No single “silver bullet” can remove the inherent tensions, contradictions and risks of latent or outright violations inherent in the NPT regime. But much can and should be done to reduce the risks. The dominant need is to deemphasize the role of nuclear weapons in international security affairs. As the unquestioned leader in conventional armaments, the United States has most to gain by strengthening the NPT regime since the US can deal with essentially all non-nuclear threats by conventional, that is, non-nuclear means. The United States has the most to lose if new Nuclear Weapons States emerge. Nuclear weapons are the “great equalizer” : even a handful of nuclear weapons dramatically increases the political leverage of a present NNWS in relation to the United States.

The United States should convert its present ambiguous nuclear weapons policies to a simple doctrine that the only justifiable remaining mission of nuclear weapons is to deter the use of nuclear weapons by others. Under such a narrow doctrine, the United States could drastically reduce its stockpiles beyond its present numbers. Renewed vigor to negotiations with Russia to reduce their excessive nuclear forces should follow. In particular the large number of tactical nuclear weapons and weapons held in reserve should be brought under control.

Civilian nuclear power is justifiably slated for a major revival, together with its inherent proliferation risks. The NPT requires each NNWS to negotiate an agreement with the International Atomic Energy Agency to provide for “safeguards,” that is, an inspection regime designed to prevent diversionary activities. Despite the efforts to redesign the relevant technologies there is no such thing as a “proliferation-proof” nuclear fuel cycle; the various approaches only differ by the level of safeguarding required to prevent diversion. The important element should be transparency which publicly links the fuel cycle activities to a reasonable nuclear energy program. Beyond that, the only possible remedy is to internationalize the enrichment and reprocessing components of the nuclear field cycle by having those elements under ownership and control of an international agency which guarantees an assured supply of low enriched fuel to all states while providing for safeguards of the nuclear facilities. Selective enforcement arrangements among “coalitions of the willing” to restrict transfer of nuclear materials will only perpetuate the discriminatory pattern.

But above all, proliferation can be stopped only if motivation to nuclear proliferation can be curtailed through an increasing emphasis on diplomatic solutions to resolve conflict and a de-emphasis of violence, in particular, violence using nuclear weapons.

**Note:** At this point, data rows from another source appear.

This is an optimization exercise on Yosys and OpenROAD, whose aim is small area, a short achievable clock period and few clock cycles per item, not a production implementation.
Where RTL was checked, it was by simulation tests only, not by an equivalence proof against the original.
The RTL of run 2 was laid out without a check of its function.
No activity file was given, so power comes from the tool's default toggle rates.

$ cat design/flow/design.v
package sat_pkg;
    localparam int SEGMENTS   = 16;
    localparam int DATA_W     = 16;
    localparam int ID_W       = 8;
    localparam int SLOT_W     = 4;
    localparam logic [DATA_W-1:0] MAX_SEG_RESET = 16'd64;
    localparam logic [16:0] DIV_REGPOS = 17'b1_1111_1111_1111_1000;
    localparam logic [16:0] DIV_COPYPOS = 17'b0_0001_0001_0000_1000;
endpackage
module sat_div_step #(
    parameter int STEP = 0
) (
    input  logic [15:0] i_rem,
    input  logic [15:0] i_quo,
    input  logic [15:0] i_div,
    input  logic        i_hz,
    input  logic        i_load,
    input  logic        i_xbit,
    output logic [15:0] o_rem,
    output logic [15:0] o_quo
);
    localparam int W = STEP + 1;
    logic [W-1:0] t, d, g, p, gg, pp, bor;
    logic         ge;
    always_comb begin
        if (STEP == 0) t = i_quo[15];
        else           t = {i_rem[W-2:0], i_quo[15]};
        d = i_div[W-1:0];
        g = ~t & d;
        p = ~(t ^ d);
        gg = g;
        pp = p;
        for (int s = 1; s < W; s = s * 2) begin
            for (int i = W - 1; i >= s; i--) begin
                gg[i] = gg[i] | (pp[i] & gg[i-s]);
                pp[i] = pp[i] & pp[i-s];
            end
        end
        bor = '0;
        for (int i = 1; i < W; i++) bor[i] = gg[i-1];
        ge = i_hz && !gg[W-1] && !i_load;
        o_rem = '0;
        o_rem[W-1:0] = t ^ ({W{ge}} & (d ^ bor));
    end
    assign o_quo = {i_quo[14:0], i_load ? i_xbit : ge};
endmodule
module sat_match (
    input  logic [15:0]  i_key,
    input  logic [15:0]  i_live,
    input  logic [127:0] i_ids,
    output logic         o_hit,
    output logic [15:0]  o_sel
);
    logic [15:0] m;
    logic [15:0] below;
    always_comb begin
        for (int i = 0; i < 16; i++)
            m[i] = i_live[i] && (i_key[15:8] == 8'd0) && (i_key[7:0] == i_ids[i*8 +: 8]);
        below[0] = 1'b0;
        for (int i = 1; i < 16; i++) below[i] = below[i-1] | m[i-1];
        o_sel = m & ~below;
        o_hit = |m;
    end
endmodule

*An earlier version of this article first appeared in The Bulletin Online on August 3, 2007.


PIEFObituary for Pief
Sidney Drell, Deputy Director Emeritus, Stanford Linear Accelerator Center

Wolfgang K.H. Panofsky (known universally as Pief) died at home of a heart attack on September 24, 2007 at the age of 88. Recognized worldwide as a great physicist and the founding Director of the Stanford Linear Accelerator Center, Pief was also influential in advising the government and speaking out publicly on major issues of national security and arms control, particularly concerning nuclear weapons. His contributions on national security, that started during the Eisenhower administration when he led a technical study on the ability to verify a ban on explosive testing of nuclear weapons in space, continued to the very end of his life. In fact he spent the day he died in his office working and writing about his concerns of nuclear proliferation and urging major reductions and eventual elimination of nuclear weapons. He was also eagerly anticipating the publication the following week of his recently completed informal autobiography “Panofsky and Physics, Politics and Peace: Pief Remembers.” Above all Pief will be remembered as a beloved leader of modern physics with a warm humanity, and uncompromising integrity and commitment to principles in which he deeply believed.